AboardtheAxiom · 07/09/2009 21:22

What happens if I ring Women's Aid? Do I/ can I make an appointment to go in and see someone in person? What do I need to tell them on the phone? Has anyone in here called them themselves?

As well as all the DS related stuff I have done today I have also hoovered the entire house and had tea ready on time. I feel hollow.

Do I sound that downtrodden Attila? Is it that clear in my posts? 'all your words are those of an abused woman' this phrase keeps ringing in my ears Really? I feel numb to it all in a way, making 'a plan of escape' feels like deciding to climb mount everest whilst sleep deprived.

It is my DS's first FULL dau of school tomorrow - I really hope he doesn't get too upset, he cries every morning going into school anyway - I don't know if he will be up to a full day in a full class with no 1:1.

OP posts:
AboardtheAxiom · 08/09/2009 09:40

Anyone around?

OP posts:
Lemonylemon · 08/09/2009 10:33

I've no useful advice to give you, but just to say, take small steps and ring Women's Aid - they'll guide you as to what you need to do regarding appointments etc. Keep going, you can do it.....

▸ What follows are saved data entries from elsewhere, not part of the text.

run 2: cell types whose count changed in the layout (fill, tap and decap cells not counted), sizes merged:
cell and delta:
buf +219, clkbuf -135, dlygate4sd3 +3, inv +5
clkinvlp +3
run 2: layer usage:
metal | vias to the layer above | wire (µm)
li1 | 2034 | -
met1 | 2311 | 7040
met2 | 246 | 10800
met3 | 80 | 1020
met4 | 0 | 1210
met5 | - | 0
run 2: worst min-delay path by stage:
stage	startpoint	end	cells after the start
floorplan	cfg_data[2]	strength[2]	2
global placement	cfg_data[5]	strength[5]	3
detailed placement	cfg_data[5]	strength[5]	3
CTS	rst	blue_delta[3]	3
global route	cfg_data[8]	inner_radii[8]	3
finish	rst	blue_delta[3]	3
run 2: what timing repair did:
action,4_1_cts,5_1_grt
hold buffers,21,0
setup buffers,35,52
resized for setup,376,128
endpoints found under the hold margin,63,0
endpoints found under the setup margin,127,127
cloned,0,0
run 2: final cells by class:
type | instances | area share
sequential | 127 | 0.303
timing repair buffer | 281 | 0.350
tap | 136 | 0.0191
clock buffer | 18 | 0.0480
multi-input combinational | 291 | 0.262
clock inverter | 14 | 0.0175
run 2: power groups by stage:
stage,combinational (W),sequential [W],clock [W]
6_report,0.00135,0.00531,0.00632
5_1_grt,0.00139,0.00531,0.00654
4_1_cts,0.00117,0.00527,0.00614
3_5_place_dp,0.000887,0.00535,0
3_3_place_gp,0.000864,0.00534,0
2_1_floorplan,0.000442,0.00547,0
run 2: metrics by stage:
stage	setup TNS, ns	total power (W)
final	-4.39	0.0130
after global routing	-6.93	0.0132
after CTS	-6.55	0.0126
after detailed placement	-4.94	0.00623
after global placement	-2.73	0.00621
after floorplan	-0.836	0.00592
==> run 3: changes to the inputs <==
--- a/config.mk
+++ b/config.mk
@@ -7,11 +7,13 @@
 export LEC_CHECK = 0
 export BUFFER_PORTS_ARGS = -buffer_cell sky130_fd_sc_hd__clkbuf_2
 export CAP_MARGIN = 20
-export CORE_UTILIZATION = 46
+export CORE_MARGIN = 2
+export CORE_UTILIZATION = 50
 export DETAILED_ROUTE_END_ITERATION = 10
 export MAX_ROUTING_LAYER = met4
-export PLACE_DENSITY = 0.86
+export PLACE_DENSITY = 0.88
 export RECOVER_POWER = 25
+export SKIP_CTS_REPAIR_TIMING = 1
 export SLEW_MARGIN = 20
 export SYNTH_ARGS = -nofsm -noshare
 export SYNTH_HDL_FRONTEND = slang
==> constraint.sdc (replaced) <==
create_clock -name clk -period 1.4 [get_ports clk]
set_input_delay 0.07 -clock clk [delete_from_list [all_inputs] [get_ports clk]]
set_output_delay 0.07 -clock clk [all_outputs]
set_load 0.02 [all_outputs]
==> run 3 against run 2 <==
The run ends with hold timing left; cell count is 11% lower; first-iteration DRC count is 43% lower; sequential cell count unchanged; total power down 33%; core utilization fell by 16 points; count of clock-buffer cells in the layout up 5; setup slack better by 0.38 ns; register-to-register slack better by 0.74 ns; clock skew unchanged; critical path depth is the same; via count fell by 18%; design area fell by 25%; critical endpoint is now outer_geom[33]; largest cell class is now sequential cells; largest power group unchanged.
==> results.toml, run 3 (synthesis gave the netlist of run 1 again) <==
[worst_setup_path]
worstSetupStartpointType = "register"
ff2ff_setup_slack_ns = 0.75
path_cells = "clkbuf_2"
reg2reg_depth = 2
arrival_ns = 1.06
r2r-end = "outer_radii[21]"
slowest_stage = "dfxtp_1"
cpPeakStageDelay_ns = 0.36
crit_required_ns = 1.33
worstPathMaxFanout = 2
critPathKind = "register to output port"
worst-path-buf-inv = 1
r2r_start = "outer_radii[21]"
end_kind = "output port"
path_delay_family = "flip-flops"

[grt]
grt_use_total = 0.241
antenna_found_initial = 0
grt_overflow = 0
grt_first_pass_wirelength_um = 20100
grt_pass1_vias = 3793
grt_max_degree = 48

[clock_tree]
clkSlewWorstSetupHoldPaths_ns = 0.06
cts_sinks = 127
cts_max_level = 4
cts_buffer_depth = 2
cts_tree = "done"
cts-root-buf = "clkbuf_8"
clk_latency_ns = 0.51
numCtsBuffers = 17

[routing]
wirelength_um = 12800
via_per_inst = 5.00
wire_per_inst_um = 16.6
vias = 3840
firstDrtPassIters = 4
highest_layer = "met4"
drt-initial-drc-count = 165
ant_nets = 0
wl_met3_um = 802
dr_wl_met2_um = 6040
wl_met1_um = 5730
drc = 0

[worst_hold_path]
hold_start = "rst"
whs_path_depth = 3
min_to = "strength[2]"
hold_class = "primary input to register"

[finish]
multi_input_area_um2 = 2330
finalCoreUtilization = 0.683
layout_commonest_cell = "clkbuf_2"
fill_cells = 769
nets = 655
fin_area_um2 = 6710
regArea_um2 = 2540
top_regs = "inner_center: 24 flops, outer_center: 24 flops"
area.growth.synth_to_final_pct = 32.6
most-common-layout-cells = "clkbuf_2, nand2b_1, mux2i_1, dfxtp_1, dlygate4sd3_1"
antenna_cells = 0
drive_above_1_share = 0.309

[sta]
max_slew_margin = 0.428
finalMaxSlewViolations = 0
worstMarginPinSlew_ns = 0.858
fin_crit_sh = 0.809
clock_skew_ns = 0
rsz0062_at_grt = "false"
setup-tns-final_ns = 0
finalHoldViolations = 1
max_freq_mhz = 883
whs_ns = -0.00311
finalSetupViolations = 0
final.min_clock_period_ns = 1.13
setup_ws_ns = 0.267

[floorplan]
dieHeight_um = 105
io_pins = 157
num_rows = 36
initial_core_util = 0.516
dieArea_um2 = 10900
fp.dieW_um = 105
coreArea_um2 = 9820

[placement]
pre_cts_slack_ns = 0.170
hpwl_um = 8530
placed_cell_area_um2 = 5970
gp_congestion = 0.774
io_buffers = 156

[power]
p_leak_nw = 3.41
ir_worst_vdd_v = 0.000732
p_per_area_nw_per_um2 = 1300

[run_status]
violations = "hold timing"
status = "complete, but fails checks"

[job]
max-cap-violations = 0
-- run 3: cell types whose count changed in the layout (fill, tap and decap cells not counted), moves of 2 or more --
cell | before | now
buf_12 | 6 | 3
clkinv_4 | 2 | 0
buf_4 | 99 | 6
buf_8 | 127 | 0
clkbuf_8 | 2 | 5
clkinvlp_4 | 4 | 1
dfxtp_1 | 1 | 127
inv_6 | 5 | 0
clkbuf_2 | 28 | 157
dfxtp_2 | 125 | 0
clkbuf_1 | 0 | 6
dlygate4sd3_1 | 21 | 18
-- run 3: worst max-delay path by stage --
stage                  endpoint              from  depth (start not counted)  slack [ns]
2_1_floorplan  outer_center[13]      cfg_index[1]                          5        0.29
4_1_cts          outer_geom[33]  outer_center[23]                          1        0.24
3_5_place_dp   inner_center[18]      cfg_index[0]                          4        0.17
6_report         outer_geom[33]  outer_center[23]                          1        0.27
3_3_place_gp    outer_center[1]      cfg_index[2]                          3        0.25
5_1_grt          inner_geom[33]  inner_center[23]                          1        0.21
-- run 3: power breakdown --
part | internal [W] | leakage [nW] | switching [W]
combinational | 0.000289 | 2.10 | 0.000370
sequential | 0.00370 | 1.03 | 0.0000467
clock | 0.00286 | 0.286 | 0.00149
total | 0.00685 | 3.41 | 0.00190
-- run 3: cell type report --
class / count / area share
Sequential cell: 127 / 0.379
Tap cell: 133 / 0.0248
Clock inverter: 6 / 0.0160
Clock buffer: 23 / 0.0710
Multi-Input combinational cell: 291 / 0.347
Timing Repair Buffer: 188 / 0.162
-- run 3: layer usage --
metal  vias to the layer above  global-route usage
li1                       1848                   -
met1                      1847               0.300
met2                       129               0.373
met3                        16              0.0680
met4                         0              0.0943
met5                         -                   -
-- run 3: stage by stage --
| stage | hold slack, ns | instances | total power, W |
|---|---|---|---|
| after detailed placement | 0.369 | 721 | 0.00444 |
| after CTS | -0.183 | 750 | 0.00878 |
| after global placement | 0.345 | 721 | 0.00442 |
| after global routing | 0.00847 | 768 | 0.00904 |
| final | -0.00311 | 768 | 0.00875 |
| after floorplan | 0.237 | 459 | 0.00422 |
File: src/rtl/lwesx_pkg.sv
package lwesx_pkg;

    localparam int unsigned VAL_W    = 61;
    localparam int unsigned ACT_W    = 4;
    localparam int unsigned LIMB_W   = 2;
    localparam int unsigned POS_W    = 12;
    localparam int unsigned STAT_W   = 2;
    localparam int unsigned LOGD_W   = 4;
    localparam int unsigned LUSE_W   = 3;
    localparam int unsigned CFG_IX_W = 3;
    localparam int unsigned NCNT_W   = 17;
    localparam int unsigned MOD_REGS = 4;
    localparam int unsigned STEP_W   = 6;

    localparam logic [STEP_W-1:0] RED_LAST = STEP_W'(VAL_W - 1);

    localparam logic [VAL_W-1:0]  MOD_RESET  = {VAL_W{1'b1}};
    localparam logic [LUSE_W-1:0] LUSE_RESET = 3'd2;
    localparam logic [LOGD_W-1:0] LOGD_RESET = 4'd12;

    // configuration register indexes
    localparam logic [CFG_IX_W-1:0] CFG_MOD0   = 3'd0;
    localparam logic [CFG_IX_W-1:0] CFG_MOD1   = 3'd1;
    localparam logic [CFG_IX_W-1:0] CFG_MOD2   = 3'd2;
    localparam logic [CFG_IX_W-1:0] CFG_MOD3   = 3'd3;
    localparam logic [CFG_IX_W-1:0] CFG_LIMBS  = 3'd4;
    localparam logic [CFG_IX_W-1:0] CFG_LOGDEG = 3'd5;

    // action codes
    localparam logic [ACT_W-1:0] ACT_CLEAR      = 4'd0;
    localparam logic [ACT_W-1:0] ACT_EXT_ADD    = 4'd1;
    localparam logic [ACT_W-1:0] ACT_EXT_SUB    = 4'd2;
    localparam logic [ACT_W-1:0] ACT_CONST_ADD  = 4'd3;
    localparam logic [ACT_W-1:0] ACT_CONST_SUB  = 4'd4;
    localparam logic [ACT_W-1:0] ACT_ENTRY_ADD  = 4'd5;
    localparam logic [ACT_W-1:0] ACT_ENTRY_SUB  = 4'd6;
    localparam logic [ACT_W-1:0] ACT_NEGATE     = 4'd7;
    localparam logic [ACT_W-1:0] ACT_READ_ENTRY = 4'd8;
    localparam logic [ACT_W-1:0] ACT_READ_CONST = 4'd9;

    // status codes
    localparam logic [STAT_W-1:0] STAT_OK    = 2'd0;
    localparam logic [STAT_W-1:0] STAT_RANGE = 2'd1;
    localparam logic [STAT_W-1:0] STAT_VALUE = 2'd2;

    typedef enum logic [1:0] {
        OP_ADD,
        OP_SUB,
        OP_NEG
    } t_op;

    typedef enum logic [3:0] {
        S_INIT,
        S_IDLE,
        S_CHK,
        S_MRD,
        S_MLD,
        S_CRD,
        S_RED,
        S_WR,
        S_CLR,
        S_DONE
    } t_state;

    typedef struct packed {
        logic             start;
        logic [VAL_W-1:0] a;
        logic [VAL_W-1:0] q;
    } t_red_req;

    typedef struct packed {
        logic             done;
        logic [VAL_W-1:0] res;
    } t_red_rsp;

endpackage

File: src/rtl/lwesx_modred.sv
module lwesx_modred (
    input  logic                i_clk,
    input  logic                i_rst_n,
    input  lwesx_pkg::t_red_req i_req,
    output lwesx_pkg::t_red_rsp o_rsp
);
    logic                               r_busy;
    logic                               r_done;
    logic [lwesx_pkg::STEP_W-1:0]       r_cnt;
    logic [lwesx_pkg::VAL_W-1:0]        r_rem;
    logic [lwesx_pkg::VAL_W-1:0]        r_a;
    logic [lwesx_pkg::VAL_W-1:0]        r_q;
    logic [lwesx_pkg::VAL_W:0]          rem_sh;
    logic [lwesx_pkg::VAL_W:0]          rem_sub;
    logic [lwesx_pkg::VAL_W-1:0]        rem_nx;
    logic                               trivial;

    // one restoring step: shift in the next dividend bit, subtract if it fits
    assign rem_sh  = {r_rem, r_a[lwesx_pkg::VAL_W-1]};
    assign rem_sub = rem_sh - {1'b0, r_q};
    assign rem_nx  = (rem_sh >= {1'b0, r_q}) ? rem_sub[lwesx_pkg::VAL_W-1:0]
                                             : rem_sh[lwesx_pkg::VAL_W-1:0];
    assign trivial = (i_req.q == '0) || (i_req.a < i_req.q);

    always_ff @(posedge i_clk) begin
        if (!i_rst_n) begin
            r_busy <= 1'b0;
            r_done <= 1'b0;
            r_cnt  <= '0;
        end else begin
            r_done <= 1'b0;
            if (i_req.start) begin
                r_busy <= !trivial;
                r_done <= trivial;
                r_cnt  <= '0;
            end else if (r_busy) begin
                r_cnt <= r_cnt + 1'b1;
                if (r_cnt == lwesx_pkg::RED_LAST) begin
                    r_busy <= 1'b0;
                    r_done <= 1'b1;
                end
            end
        end
    end

    always_ff @(posedge i_clk) begin
        if (i_req.start) begin
            r_q   <= i_req.q;
            r_a   <= i_req.a;
            // already reduced (or modulus zero): pass through unchanged
            r_rem <= trivial ? i_req.a : '0;
        end else if (r_busy) begin
            r_a   <= {r_a[lwesx_pkg::VAL_W-2:0], 1'b0};
            r_rem <= rem_nx;
        end
    end

    assign o_rsp.done = r_done;
    assign o_rsp.res  = r_rem;
endmodule

File: config.mk
export PLATFORM = sky130hd
export DESIGN_NAME = lwesx_modred
export DESIGN_NICKNAME = d
export VERILOG_FILES = /design/src/rtl/lwesx_pkg.sv /design/src/rtl/lwesx_modred.sv
export SDC_FILE = /design/constraint.sdc
export NUM_CORES = 1
export LEC_CHECK = 0
export BUFFER_PORTS_ARGS = -buffer_cell sky130_fd_sc_hd__buf_2
export CAP_MARGIN = 0
export CORE_UTILIZATION = 35
export DETAILED_ROUTE_END_ITERATION = 8
export PLACE_DENSITY_LB_ADDON = 0.15
export RECOVER_POWER = 100
export REMOVE_ABC_BUFFERS = 1
export SETUP_SLACK_MARGIN = 0.3
export SLEW_MARGIN = 20
export SYNTH_ARGS = -nofsm -noshare
export SYNTH_HDL_FRONTEND = slang
export SYNTH_SLANG_ARGS = --single-unit
File: constraint.sdc
create_clock -name i_clk -period 4.13 [get_ports i_clk]
set_input_delay 0.413 -clock i_clk [delete_from_list [all_inputs] [get_ports i_clk]]
set_output_delay 0.413 -clock i_clk [all_outputs]
set_load 0.005 [all_outputs]
# Yosys cells after proc, flatten, opt, wreduce, memory -nomap -nowiden
# Cells that the tools add are included.
# op_classes
addsub	2
muxes	12
bitwise	1
reduce_logical	5
n_eq_ne	1
order_cmp	2
# ops
op	n
61-bit two-way mux	6
62-bit by 61-bit >= comparator with 1-bit output	1
61-bit logical NOT	1
61-bit less-than comparator	1
61-bit subtractor	1
6-bit by 1-bit adder with 6-bit output (second input constant)	1
6-bit == test (second input constant)	1
1-bit two-way mux	6
2-bit nonzero test	1
2-bit OR reduction	1
1-bit logical NOT	1
1-bit logical OR	1
1-bit inverter	1
# word_totals
wordCells	29
in_bits	125
output_inout_bits	62
regBits	191

# Depth between registers and ports, before layout
# Gate-level depths: netlist of run 1.
# logic_depth
word_depth	4
depth_mapped	15
mapped_depth_nobuf	12

# Least setup slack after synthesis of run 1
# No wires, ideal clock.
# synth_timing
path_type	reg2reg
startpoint	reg r_rem[21] (netlist bit)
endpoint	reg r_rem[51] (netlist bit) (data pin)
stages_incl_launch_ff	12
n_path_buf	1
synth_period_minus_slack_ps	3021
arrival_time_ps	2753
t_required_ps	3862
setup_time_ps	268
path_slack_ps	1109
path_cell_list	edfxtp_1 > ha_1 > buf_4 > a21oi_2 > o21ai_0 > or3_1 > or4b_1 > nand3_2 > nand3_2 > or4_1 > nand3_1 > o31ai_1
# synth_via
elab_chain_len	4
elab_cells_between_ends	5
cone_classes	1 x add/sub; 1 x order compare; 3 x mux
# synth_rtl
item	line_no	source
start: declaration	lwesx_modred.sv:10	logic [lwesx_pkg::VAL_W-1:0] r_rem;
start signal: assignment	lwesx_modred.sv:51	r_rem <= trivial ? i_req.a : '0;
start signal: assignment	lwesx_modred.sv:54	r_rem <= rem_nx;
61-bit subtractor / 62-bit by 61-bit >= comparator with 1-bit output (equally long branches)	lwesx_modred.sv:20, lwesx_modred.sv:21	
61-bit two-way mux (*)	lwesx_modred.sv:21	assign rem_nx = (rem_sh >= {1'b0, r_q}) ? rem_sub[lwesx_pkg::VAL_W-1:0]
61-bit two-way mux (*)	lwesx_modred.sv:52	end else if (r_busy) begin
61-bit two-way mux (*)	lwesx_modred.sv:47	if (i_req.start) begin
# Every way passes the cells marked *; elsewhere a longest branch is shown, timed or not. The select of a mux whose other input is x is not followed.
# A chain may end at the register's enable or synchronous reset.

# Worst setup path after layout of run 1
# layout_timing
startpoint	reg r_rem[54] (netlist bit)
endpoint	reg r_rem[58] (netlist bit) (data pin)
# Same word-level chain as after synthesis.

AboardtheAxiom · 08/09/2009 10:56

Thanks LL for replying I appreciate it. Have started a thread asking others who have been through this to share their stories with me.

OP posts:
ObsidianBlackbirdMcNight · 08/09/2009 11:07

I have just read the whole thread. I'm no expert but I would say yes, you are being abused, big time. The question of BPD is a pertinent one.
My contribution is this - children with ASD need very consistent, caring, child focussed parenting. They can be really let down by parents who can't provide that (can't cope, too impatient, too selfish, etc) and developmentally, can really suffer. You don't sound like that - you sound like you are doing brilliantly. Can you really say that H is, though? Can you really say that H is supportive of your parenting methods? That he never undermines you, or gets frustrated with DS and takes it out on him, and he really is committed to raising a child with ASD in the best possible way?
Do you really think that it's in his best interests to be raised by this man?

AboardtheAxiom · 08/09/2009 11:16

He can be quite intolerant in general TBH, hates toys lying everywhere, and DS standing in front of TV, yesterday we were going out to take some DVDs back to Blockbuster and he said 'I'll just go to toilet first'. He does this all the time we will be ready to go out the door then he will decide he neds to go to toilet. ANyway DS asked if I could read him a book so I said sure thinking we would have time. DP came out of the toilet in record time and stood watching me read DS's story.

We always back each other up in terms of DS knows we will both say no to the same things and so on. TBH I do the majority of parenting but when DP does get involved he is stricter and slightly sterner than I am. I am not overly soft and often tell him off myself, but DS and I have a very strong bond and I understand all his little quirks and needs.